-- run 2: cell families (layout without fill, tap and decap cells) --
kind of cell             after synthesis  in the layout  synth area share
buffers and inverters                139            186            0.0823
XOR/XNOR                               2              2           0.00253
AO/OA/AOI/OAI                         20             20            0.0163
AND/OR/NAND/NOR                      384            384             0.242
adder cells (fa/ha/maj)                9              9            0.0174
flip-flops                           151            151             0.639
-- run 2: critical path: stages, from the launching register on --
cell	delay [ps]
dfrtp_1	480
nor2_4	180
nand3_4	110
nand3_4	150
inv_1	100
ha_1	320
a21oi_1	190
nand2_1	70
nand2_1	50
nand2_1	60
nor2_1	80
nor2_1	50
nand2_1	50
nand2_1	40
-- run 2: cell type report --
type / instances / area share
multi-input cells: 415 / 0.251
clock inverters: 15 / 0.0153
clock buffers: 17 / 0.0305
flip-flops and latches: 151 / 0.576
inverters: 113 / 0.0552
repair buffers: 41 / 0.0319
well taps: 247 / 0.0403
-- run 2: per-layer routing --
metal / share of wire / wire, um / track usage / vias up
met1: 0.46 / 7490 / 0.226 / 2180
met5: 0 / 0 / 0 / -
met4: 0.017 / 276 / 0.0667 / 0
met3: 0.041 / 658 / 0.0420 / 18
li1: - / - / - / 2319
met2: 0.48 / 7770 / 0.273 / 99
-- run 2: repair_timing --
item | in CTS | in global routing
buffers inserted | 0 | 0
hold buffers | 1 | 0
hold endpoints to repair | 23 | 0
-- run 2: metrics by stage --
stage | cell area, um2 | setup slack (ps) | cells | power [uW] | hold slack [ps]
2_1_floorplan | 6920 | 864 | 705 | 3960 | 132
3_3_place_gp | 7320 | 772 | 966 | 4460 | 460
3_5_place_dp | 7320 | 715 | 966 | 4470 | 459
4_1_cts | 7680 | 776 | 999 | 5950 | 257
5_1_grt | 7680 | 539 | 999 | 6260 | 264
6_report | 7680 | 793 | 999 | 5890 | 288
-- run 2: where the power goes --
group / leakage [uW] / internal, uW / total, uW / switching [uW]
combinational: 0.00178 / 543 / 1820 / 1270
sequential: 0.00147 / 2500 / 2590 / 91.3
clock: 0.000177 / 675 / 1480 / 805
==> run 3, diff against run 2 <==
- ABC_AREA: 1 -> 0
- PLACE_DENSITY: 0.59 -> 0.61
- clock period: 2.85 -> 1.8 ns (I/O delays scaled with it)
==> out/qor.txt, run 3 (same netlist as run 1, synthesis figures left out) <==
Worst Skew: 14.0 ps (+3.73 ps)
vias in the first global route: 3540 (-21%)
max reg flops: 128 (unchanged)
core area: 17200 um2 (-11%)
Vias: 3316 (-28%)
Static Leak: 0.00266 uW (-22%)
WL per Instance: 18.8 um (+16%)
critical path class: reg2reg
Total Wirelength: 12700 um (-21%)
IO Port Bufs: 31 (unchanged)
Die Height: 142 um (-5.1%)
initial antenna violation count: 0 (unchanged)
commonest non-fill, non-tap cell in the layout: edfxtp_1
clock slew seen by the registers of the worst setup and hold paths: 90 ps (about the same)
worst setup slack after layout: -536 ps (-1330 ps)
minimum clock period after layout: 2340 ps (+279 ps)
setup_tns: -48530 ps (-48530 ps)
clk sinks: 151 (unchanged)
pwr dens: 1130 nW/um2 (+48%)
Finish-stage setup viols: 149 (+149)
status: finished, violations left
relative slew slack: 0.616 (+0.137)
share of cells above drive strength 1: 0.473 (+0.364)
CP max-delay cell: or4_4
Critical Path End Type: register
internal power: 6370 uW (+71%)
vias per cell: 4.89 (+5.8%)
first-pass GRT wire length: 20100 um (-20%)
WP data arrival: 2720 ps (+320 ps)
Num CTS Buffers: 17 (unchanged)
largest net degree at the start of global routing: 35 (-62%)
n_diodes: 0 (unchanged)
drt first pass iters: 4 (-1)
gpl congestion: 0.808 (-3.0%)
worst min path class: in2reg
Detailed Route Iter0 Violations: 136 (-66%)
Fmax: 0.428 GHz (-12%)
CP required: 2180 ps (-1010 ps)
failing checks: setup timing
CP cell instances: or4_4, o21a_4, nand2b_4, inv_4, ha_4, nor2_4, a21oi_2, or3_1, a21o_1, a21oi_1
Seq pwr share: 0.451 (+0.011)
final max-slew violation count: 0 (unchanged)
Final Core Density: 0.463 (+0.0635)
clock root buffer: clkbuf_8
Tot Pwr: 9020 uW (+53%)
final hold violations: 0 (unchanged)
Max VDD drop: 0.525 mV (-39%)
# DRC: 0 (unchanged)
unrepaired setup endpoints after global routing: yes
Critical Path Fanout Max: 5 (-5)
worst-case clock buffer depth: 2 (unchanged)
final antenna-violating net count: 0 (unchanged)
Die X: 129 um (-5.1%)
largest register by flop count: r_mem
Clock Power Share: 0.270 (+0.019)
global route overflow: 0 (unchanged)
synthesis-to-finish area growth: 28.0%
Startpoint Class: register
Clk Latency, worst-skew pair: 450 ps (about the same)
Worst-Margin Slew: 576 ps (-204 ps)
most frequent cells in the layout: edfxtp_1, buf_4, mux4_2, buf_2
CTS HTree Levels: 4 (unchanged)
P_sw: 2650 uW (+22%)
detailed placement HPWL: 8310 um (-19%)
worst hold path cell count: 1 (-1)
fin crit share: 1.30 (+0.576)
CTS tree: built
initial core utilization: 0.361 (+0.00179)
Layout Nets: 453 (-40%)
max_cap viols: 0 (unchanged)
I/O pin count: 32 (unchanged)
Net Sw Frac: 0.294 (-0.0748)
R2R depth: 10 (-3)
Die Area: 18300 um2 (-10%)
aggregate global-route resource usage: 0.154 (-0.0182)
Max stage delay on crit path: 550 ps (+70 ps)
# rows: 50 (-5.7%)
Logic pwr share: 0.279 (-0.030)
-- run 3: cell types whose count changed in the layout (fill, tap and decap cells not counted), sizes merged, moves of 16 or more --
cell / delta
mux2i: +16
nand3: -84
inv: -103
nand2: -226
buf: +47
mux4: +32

- [Your goal]:
Using the entries above, repeat only the lines from the one containing "Worst Skew: 14.0 ps (+3.73 ps)" through the one containing "critical path class: reg2reg", end lines included.

- [Expected answer]:
Worst Skew: 14.0 ps (+3.73 ps)
vias in the first global route: 3540 (-21%)
max reg flops: 128 (unchanged)
core area: 17200 um2 (-11%)
Vias: 3316 (-28%)
Static Leak: 0.00266 uW (-22%)
WL per Instance: 18.8 um (+16%)
critical path class: reg2reg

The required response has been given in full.